There were 9,470 households of which 31.9% had children under the age of 18 living with them, 60.2% were married couples living together, 7.1% had a female householder with no husband present, 2.6% had a male householder with no wife present, and 30.2% were non-families. 25.1% of all households were made up of individuals and 10.6% had someone living alone who was 65 years of age or older. The average household size was 2.41 and the average family size was 2.88.

The median age in the city was 47.7 years. 23.7% of residents were under the age of 18; 4.1% were between the ages of 18 and 24; 17.5% were from 25 to 44; 38% were from 45 to 64; and 16.4% were 65 years of age or older. The gender makeup of the city was 48.3% male and 51.7% female.

2000 census

As of the census of 2000, there were 20,308 people, 7,979 households, and 5,784 families residing in the city. The population density was 735.6 inhabitants per square mile (284.0/km2). There were 8,517 housing units at an average density of 308.5 per square mile (119.1/km2). The racial makeup of the city was 92.88% White, 0.28% African American, 0.62% Native American, 2.40% Asian, 0.11% Pacific Islander, 0.75% from other races, and 2.96% from two or more races. Hispanics or Latinos, of any race, were 2.17% of the population.

There were 7,979 households out of which 36.8% had children under the age of 18 living with them, 63.1% were married couples living together, 7.1% had a female householder with no husband present, and 27.5% were non-families. 22.6% of all households were made up of individuals and 9.1% had someone living alone who was 65 years of age or older.
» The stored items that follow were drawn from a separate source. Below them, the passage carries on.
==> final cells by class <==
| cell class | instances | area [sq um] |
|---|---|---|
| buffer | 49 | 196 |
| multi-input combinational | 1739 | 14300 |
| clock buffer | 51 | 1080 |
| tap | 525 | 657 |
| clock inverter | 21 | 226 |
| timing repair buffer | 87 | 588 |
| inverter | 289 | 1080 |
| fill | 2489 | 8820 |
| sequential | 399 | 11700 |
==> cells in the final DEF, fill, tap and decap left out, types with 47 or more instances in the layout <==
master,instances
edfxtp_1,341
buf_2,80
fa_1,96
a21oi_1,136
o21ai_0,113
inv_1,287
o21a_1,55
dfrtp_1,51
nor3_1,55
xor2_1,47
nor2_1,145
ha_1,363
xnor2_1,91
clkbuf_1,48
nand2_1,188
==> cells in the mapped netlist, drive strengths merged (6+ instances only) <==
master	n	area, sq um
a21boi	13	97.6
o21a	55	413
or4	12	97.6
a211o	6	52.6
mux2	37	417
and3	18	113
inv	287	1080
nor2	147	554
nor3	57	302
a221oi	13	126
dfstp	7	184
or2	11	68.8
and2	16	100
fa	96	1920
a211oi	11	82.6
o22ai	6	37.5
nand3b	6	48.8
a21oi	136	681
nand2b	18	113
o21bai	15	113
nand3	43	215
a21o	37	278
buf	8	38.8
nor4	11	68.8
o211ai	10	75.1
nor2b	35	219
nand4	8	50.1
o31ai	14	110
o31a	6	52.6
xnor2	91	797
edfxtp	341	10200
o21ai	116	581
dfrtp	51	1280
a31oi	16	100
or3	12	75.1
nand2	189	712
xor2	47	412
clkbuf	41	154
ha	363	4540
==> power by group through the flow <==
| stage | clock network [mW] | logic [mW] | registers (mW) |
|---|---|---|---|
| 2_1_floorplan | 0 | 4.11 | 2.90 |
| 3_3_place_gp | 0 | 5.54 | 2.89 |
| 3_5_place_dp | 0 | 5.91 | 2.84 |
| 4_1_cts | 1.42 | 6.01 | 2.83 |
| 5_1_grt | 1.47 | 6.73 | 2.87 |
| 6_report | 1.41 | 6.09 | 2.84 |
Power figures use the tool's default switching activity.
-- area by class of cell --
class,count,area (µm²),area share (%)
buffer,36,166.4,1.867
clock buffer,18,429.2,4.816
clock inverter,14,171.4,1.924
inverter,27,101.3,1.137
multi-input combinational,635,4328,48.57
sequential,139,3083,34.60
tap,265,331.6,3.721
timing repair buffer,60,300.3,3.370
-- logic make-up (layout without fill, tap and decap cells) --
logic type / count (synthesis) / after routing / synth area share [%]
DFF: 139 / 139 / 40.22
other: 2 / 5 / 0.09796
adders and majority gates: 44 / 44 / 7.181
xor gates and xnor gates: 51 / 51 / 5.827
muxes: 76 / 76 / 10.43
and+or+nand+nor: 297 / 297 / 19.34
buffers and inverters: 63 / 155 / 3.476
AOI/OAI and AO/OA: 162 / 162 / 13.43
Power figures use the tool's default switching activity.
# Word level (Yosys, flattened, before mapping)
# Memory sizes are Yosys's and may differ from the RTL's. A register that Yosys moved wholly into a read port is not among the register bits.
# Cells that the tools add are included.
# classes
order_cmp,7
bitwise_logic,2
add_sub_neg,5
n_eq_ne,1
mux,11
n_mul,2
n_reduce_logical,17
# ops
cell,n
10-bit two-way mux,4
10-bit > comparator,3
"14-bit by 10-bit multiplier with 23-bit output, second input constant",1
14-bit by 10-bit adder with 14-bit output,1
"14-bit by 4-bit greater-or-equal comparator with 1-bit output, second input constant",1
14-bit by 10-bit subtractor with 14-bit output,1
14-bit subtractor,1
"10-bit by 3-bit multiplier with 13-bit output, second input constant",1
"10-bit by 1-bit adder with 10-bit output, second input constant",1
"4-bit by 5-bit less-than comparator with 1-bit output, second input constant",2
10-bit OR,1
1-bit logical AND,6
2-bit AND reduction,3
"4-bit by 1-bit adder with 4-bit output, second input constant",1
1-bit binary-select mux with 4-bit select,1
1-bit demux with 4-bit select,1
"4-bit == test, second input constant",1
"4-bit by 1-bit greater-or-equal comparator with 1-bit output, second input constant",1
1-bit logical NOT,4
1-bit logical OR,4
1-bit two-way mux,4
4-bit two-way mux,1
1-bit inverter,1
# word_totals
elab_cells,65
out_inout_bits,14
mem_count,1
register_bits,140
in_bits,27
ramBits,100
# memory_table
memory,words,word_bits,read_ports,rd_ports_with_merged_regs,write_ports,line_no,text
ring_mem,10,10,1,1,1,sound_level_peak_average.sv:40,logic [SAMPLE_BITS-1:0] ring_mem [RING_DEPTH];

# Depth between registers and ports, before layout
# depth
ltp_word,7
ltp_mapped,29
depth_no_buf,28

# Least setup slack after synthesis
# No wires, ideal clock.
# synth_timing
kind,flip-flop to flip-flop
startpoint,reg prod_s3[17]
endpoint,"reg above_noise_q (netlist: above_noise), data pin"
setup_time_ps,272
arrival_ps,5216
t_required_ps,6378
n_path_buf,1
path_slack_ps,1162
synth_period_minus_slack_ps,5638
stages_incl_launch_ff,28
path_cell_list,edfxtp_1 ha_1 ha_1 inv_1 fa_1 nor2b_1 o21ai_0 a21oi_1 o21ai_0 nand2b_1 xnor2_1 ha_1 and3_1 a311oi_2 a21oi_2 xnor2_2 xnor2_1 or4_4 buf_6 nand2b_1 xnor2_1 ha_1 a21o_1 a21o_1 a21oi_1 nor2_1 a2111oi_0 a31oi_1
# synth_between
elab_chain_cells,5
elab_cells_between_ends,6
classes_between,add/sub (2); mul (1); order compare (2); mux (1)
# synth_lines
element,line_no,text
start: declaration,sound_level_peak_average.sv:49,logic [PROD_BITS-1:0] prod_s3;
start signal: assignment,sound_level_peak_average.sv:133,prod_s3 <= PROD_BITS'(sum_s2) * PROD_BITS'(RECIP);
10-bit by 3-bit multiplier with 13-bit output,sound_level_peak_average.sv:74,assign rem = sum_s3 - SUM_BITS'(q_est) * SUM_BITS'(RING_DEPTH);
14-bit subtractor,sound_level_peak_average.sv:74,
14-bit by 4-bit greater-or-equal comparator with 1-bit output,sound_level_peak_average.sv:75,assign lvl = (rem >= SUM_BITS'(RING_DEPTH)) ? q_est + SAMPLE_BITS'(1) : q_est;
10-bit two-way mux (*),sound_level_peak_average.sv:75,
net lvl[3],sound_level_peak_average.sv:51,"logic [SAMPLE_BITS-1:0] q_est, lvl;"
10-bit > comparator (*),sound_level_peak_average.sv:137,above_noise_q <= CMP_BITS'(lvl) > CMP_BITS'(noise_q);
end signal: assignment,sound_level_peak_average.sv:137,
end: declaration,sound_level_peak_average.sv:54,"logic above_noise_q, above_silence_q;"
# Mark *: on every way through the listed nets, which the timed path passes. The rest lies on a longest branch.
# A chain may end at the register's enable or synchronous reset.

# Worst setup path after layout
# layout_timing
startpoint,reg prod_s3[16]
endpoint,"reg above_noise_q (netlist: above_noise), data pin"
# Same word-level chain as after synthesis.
The average household size was 2.52 and the average family size was 2.98.

In the city, the population was spread out with 26.7% under the age of 18, 3.6% from 18 to 24, 23.8% from 25 to 44, 33.1% from 45 to 64, and 12.8% who were 65 years of age or older. The median age was 43 years. For every 100 females there were 94.5 males. For every 100 females age 18 and over, there were 90.0 males.

Sports and recreation

The community has been especially concerned with preserving green space and keeping a tight control over development, both residential and commercial. The Bainbridge Island Land Trust, city and park district are instrumental in maintaining island open space.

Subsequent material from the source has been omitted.